30/8/10

En la historia no oficial de un sábado tiene que estar esa parte en la que se despierta Mireia y me tiende los brazos desde su cama para que la coja en los míos y la lleve al salón mientras por el pasillo, medio dormida, me dice que le ponga los dibujos de Tom y Jerry, que ella pronuncia Tom y Rirri. Se los pongo y desaparezco sin hacer ruido. La dejo tumbada en el sofá con miedo a que la luz de agosto la importune o no sepa entenderla como yo. Si tuviera un poder sobrenatural (si tuviera cetros, varitas de luz, ejércitos invisibles o la simple capacidad de que mi voluntad se grabase en unas tablas de piedra) le ordenaría a la luz que se transformase en lenguas de trapo que cambiasen todos los Jerrys del mundo por Rirris. Y también que limara todas las puntas que le pudieran hacer daño, que colocara cantoneras en esas partes ariscas de mi interior que me avergüenza mostrarle o que entreve a veces de forma involuntaria y sin mi consentimiento.
En esa historia no oficial, en esa crónica postmortem del tiempo que se escapa, debería haber también un lugar para los olores: el de su espalda, el del pelo cuando pego mi nariz a él y aspiro, el de cuando sale de la piscina y corre adonde están las toallas, el de cuando come galletas con yogur, el de cuando nació y unas manos me la tendieron a la puerta de un quirófano; todos esos querría, cada uno etiquetado, documentado y archivado en ampollas que dentro de muchos años pudiera abrir con pulso tembloroso.

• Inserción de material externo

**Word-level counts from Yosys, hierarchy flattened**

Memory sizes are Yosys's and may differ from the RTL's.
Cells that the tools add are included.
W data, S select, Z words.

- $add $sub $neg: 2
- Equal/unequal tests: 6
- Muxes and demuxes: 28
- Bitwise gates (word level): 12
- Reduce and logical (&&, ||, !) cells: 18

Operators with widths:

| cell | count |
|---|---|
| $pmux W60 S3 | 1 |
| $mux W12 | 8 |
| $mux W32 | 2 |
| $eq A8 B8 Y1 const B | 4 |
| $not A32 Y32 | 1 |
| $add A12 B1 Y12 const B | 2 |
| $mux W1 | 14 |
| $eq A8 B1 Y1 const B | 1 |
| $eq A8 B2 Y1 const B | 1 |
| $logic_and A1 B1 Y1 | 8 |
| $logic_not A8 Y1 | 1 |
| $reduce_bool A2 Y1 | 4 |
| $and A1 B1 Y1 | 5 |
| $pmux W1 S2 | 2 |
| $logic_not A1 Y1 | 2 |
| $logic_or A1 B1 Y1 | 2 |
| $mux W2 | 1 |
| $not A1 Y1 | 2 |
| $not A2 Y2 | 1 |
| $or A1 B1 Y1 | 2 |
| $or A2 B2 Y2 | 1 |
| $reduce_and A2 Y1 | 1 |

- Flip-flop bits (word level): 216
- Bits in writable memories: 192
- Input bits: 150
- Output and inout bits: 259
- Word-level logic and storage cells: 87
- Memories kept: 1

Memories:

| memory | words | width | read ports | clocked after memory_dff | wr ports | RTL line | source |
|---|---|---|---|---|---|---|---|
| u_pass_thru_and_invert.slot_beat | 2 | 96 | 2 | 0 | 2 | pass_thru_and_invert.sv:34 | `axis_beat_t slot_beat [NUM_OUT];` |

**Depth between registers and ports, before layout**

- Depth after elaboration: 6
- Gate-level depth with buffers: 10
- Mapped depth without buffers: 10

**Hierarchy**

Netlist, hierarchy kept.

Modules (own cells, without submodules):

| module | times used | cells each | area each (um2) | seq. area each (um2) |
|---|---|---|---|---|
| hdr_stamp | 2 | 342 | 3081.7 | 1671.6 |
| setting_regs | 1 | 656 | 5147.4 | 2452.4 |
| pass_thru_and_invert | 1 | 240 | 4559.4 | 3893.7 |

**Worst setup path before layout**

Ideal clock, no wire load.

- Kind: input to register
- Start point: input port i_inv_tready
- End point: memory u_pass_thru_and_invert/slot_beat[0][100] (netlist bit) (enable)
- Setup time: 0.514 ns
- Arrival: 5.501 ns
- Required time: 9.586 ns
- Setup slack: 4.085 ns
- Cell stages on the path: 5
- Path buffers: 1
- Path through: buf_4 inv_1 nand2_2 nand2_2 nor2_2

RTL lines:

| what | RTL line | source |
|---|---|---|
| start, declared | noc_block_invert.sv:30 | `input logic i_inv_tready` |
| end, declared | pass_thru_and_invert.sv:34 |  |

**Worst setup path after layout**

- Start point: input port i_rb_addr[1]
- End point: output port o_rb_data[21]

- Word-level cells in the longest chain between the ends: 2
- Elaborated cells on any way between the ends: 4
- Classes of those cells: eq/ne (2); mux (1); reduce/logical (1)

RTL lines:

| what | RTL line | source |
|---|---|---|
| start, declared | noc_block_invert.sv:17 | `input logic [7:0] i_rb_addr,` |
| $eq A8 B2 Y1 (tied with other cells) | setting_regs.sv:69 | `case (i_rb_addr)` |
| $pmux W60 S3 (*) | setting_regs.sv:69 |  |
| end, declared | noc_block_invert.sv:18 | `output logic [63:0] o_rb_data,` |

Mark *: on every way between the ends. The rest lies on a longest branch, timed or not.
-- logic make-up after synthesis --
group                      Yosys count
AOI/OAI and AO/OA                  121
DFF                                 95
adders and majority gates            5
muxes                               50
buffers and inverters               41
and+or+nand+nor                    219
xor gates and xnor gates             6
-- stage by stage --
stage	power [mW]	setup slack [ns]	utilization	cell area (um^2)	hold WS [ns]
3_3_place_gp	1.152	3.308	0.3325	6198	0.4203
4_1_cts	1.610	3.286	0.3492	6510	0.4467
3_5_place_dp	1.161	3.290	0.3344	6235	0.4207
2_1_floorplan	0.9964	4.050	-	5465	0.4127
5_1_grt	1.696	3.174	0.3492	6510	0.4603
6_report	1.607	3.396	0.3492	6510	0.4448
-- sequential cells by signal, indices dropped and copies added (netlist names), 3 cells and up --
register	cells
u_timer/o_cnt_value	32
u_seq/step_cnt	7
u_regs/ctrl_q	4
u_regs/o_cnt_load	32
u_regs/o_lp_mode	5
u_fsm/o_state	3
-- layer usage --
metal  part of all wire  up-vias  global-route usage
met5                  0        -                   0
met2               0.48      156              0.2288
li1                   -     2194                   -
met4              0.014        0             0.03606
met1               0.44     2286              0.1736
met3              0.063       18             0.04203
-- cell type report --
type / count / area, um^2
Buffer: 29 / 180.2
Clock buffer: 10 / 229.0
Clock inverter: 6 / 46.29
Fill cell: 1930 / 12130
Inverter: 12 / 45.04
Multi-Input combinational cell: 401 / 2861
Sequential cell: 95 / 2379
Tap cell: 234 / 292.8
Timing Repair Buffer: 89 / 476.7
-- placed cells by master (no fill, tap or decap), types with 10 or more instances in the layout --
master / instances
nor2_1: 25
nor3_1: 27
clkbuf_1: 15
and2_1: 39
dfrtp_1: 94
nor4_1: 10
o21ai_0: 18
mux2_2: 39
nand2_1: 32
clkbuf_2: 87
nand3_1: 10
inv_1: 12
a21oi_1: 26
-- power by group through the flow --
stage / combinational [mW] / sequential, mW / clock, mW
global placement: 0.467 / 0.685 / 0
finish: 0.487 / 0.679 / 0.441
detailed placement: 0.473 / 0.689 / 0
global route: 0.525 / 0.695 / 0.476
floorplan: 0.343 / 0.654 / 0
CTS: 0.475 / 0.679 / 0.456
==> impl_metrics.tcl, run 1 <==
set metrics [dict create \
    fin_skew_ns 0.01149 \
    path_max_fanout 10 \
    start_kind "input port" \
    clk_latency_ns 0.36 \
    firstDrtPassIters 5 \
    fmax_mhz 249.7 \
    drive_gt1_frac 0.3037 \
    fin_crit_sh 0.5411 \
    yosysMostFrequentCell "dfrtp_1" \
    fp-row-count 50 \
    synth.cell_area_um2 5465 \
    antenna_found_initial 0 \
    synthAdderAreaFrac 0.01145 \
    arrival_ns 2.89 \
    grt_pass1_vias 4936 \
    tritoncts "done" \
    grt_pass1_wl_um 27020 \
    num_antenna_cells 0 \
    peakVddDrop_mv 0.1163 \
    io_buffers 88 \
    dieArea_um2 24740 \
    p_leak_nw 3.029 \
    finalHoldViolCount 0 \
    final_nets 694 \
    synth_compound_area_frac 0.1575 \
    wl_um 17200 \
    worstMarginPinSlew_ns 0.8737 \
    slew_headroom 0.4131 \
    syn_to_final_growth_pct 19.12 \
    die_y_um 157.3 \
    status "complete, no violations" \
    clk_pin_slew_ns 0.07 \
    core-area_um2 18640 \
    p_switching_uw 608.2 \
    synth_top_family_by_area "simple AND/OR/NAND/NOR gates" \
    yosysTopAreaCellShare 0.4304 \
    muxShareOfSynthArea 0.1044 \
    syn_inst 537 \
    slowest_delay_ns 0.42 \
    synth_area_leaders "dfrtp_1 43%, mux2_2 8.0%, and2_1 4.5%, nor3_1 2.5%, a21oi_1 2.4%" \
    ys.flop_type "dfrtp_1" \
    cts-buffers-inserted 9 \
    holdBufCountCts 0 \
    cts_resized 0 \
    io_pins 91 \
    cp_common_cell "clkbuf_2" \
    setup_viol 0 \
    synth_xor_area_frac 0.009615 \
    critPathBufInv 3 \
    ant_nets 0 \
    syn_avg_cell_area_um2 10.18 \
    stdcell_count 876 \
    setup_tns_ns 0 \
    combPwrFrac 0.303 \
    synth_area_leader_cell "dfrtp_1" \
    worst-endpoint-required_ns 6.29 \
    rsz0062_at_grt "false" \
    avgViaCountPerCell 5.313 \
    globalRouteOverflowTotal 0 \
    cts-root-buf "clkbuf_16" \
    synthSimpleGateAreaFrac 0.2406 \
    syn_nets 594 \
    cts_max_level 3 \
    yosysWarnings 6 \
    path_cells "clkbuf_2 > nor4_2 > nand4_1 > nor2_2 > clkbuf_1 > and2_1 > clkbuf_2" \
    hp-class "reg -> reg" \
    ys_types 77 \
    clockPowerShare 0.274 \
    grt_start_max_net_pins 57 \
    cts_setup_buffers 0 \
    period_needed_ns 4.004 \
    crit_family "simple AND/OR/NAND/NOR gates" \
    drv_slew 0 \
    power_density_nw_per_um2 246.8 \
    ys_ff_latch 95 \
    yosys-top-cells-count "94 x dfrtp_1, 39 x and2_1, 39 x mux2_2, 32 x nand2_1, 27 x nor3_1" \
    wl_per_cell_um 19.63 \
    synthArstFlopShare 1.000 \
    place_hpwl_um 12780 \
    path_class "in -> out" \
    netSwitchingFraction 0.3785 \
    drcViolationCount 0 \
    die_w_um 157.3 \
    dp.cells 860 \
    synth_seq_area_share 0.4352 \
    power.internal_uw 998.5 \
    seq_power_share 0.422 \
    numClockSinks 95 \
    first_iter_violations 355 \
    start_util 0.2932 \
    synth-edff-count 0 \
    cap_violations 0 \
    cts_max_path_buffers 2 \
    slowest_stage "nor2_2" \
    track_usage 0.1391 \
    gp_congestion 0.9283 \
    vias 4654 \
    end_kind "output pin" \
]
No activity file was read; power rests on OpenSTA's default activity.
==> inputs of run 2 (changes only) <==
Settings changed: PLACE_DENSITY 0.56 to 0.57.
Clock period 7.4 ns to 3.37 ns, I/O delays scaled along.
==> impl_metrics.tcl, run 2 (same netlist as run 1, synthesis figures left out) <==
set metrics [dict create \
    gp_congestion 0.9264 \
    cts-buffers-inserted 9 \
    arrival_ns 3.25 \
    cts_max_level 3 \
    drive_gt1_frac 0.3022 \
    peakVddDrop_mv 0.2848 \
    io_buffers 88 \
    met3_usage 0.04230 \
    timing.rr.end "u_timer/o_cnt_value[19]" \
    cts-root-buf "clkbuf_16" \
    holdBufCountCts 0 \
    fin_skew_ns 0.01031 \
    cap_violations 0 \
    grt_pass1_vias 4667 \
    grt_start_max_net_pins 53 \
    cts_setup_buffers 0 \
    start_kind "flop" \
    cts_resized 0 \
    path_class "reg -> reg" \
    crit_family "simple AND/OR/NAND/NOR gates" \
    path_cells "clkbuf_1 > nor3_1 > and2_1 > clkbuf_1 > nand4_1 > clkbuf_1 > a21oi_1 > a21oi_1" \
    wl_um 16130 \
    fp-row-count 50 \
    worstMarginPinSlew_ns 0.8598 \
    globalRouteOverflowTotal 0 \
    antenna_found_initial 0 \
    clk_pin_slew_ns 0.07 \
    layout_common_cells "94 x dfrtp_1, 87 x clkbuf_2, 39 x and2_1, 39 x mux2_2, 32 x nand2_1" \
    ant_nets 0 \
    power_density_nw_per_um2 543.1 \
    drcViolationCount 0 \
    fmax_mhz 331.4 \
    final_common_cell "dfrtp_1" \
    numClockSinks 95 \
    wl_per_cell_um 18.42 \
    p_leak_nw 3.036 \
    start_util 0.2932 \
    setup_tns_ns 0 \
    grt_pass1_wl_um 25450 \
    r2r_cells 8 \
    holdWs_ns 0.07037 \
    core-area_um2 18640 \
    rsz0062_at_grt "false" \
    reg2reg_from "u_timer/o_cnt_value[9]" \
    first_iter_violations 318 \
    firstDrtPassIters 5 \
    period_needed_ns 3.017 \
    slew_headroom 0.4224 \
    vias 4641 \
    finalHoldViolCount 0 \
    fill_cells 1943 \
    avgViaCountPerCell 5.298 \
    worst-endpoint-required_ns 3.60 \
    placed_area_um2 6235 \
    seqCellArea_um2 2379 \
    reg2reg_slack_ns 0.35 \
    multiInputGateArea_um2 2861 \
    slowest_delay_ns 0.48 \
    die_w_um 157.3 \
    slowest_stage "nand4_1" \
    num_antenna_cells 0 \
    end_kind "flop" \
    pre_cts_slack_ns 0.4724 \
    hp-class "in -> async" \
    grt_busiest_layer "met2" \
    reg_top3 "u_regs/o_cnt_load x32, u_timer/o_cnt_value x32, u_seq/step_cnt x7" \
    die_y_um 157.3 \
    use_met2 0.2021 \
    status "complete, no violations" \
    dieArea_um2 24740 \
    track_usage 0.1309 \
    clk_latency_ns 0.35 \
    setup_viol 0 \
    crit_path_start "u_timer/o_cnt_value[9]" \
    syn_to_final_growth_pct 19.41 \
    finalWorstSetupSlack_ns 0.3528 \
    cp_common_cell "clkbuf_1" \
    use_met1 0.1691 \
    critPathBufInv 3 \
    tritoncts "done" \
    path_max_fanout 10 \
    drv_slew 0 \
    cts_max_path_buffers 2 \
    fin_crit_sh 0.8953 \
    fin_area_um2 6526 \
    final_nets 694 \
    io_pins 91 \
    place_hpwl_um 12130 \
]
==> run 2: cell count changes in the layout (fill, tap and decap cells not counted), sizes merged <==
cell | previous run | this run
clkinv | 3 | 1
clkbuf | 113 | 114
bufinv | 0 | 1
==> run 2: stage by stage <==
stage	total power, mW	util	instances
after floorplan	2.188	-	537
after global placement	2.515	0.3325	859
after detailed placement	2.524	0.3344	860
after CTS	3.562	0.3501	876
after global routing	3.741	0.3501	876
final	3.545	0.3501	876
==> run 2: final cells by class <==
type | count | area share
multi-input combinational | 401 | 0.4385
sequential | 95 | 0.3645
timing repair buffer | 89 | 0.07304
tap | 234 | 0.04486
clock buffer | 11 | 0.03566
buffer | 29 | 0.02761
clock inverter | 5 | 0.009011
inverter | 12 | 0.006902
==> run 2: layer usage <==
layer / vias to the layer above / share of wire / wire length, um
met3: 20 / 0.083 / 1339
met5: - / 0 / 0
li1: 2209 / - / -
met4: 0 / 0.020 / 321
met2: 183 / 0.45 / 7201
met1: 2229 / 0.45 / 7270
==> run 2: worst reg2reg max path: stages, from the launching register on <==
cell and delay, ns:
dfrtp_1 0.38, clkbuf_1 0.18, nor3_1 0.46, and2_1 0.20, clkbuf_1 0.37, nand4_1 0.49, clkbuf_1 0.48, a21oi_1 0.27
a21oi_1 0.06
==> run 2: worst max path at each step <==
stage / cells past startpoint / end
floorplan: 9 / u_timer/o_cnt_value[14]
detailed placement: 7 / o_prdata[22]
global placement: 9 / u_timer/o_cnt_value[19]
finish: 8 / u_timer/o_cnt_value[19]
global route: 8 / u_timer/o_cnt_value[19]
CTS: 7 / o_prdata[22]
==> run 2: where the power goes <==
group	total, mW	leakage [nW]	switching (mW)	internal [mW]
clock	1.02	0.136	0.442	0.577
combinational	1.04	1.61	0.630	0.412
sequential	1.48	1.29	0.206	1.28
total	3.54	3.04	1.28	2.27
`config.mk`:
```
export PLATFORM = sky130hd
export DESIGN_NAME = lsu_fwd_top
export DESIGN_NICKNAME = d
export VERILOG_FILES = /design/src/lsu_fwd_pkg.sv /design/src/lsu_access_decode.sv /design/src/lsu_fwd_match.sv /design/src/lsu_fwd_top.sv /design/src/lsu_store_window.sv
export VERILOG_INCLUDE_DIRS = /design/src
export SDC_FILE = /design/constraint.sdc
export NUM_CORES = 1
export LEC_CHECK = 0
export BUFFER_PORTS_ARGS = -buffer_cell sky130_fd_sc_hd__buf_2
export CAP_MARGIN = 5
export CELL_PAD_IN_SITES_DETAIL_PLACEMENT = 1
export CELL_PAD_IN_SITES_GLOBAL_PLACEMENT = 1
export CORE_ASPECT_RATIO = 0.8
export CORE_MARGIN = 2
export CORE_UTILIZATION = 40
export CTS_BUF_LIST = sky130_fd_sc_hd__clkbuf_4 sky130_fd_sc_hd__clkbuf_8 sky130_fd_sc_hd__clkbuf_16
export CTS_CLUSTER_SIZE = 8
export DETAILED_ROUTE_END_ITERATION = 16
export GPL_TIMING_DRIVEN = 0
export HOLD_SLACK_MARGIN = 0.15
export PLACE_DENSITY = 0.7
export SLEW_MARGIN = 20
export SYNTH_ARGS = -nofsm -noshare
export SYNTH_HDL_FRONTEND = slang
export SYNTH_HIERARCHICAL = 1
export SYNTH_SLANG_ARGS = --single-unit
```
`constraint.sdc`:
```
create_clock -name clk -period 6.1 [get_ports clk]
set_input_delay 0.61 -clock clk [delete_from_list [all_inputs] [get_ports clk]]
set_output_delay 0.61 -clock clk [all_outputs]
set_load 0.005 [all_outputs]
```
`config.mk`:
```
export PLATFORM = sky130hd
export DESIGN_NAME = fetch_top
export DESIGN_NICKNAME = d
export VERILOG_FILES = /design/src/logic/fetch_pkg.sv /design/src/logic/imem.sv /design/src/logic/stage_if.sv /design/src/logic/stage_id_predecode.sv /design/src/logic/fetch_top.sv
export SDC_FILE = /design/constraint.sdc
export NUM_CORES = 2
export LEC_CHECK = 0
export BUFFER_PORTS_ARGS = -buffer_cell sky130_fd_sc_hd__buf_2
export CORE_MARGIN = 10
export CORE_UTILIZATION = 50
export DETAILED_ROUTE_END_ITERATION = 10
export GPL_TIMING_DRIVEN = 0
export PLACE_DENSITY_LB_ADDON = 0.08
export SLEW_MARGIN = 20
export SYNTH_ARGS = -nofsm -noshare
export SYNTH_HDL_FRONTEND = slang
export SYNTH_SLANG_ARGS = --single-unit
```
`constraint.sdc`:
```
create_clock -name clock -period 6.4 [get_ports clock]
set_clock_uncertainty 0.1 [all_clocks]
set_input_delay 0 -clock clock [delete_from_list [all_inputs] [get_ports clock]]
set_output_delay 0 -clock clock [all_outputs]
set_load 0.01 [all_outputs]
```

Pero es imposible: no tengo cetro ni ejércitos poderosos que atiendan las señales de mis manos subiendo o bajando para poner en marcha el alarido de las bestias o el chillido de los elefantes con arqueros que avanzan hacia la línea enemiga apostada tras las nubes. Cuento con el único poder de mis palabras, tan torpes y casi tan inútiles como el pensamiento de que un padre pueda jugar a variar el destino como se desvía el curso de una caravana de hormigas con un dedo.
¿Quién escribirá esa historia para mí? ¿Quién dedicará sus días a contar, a separar los distintos metales para que no compitan ni creen fuerzas magnéticas contrarias a la veracidad de los hechos reales? Lo que sucede no vuelve a suceder. Los relojes no ofrecen segundas oportunidades ni repeticiones. Todo es tan único que asusta. Por eso conviene observar tras una cortina o esconder la mirada tras un anteojo romano de ámbar y observar así la vida conteniendo la respiración en ese momento en que la belleza sale a dar una vuelta y por casualidad roza a alguien con los pliegues de su vestido blanco. Y después, contarlo.

2 comentarios :

josepmanel dijo...

No sé, tengo la sensación de que tienes una excelente capacidad para tomar los detalles que llenan el inventario de los mejores momentos de la vida. Aprovecha y disfruta viendo crecer la felicidad.

lu dijo...

Agradezco tu comentario, Josep, y me alegro de que te guste leer esto que escribo. Un saludo.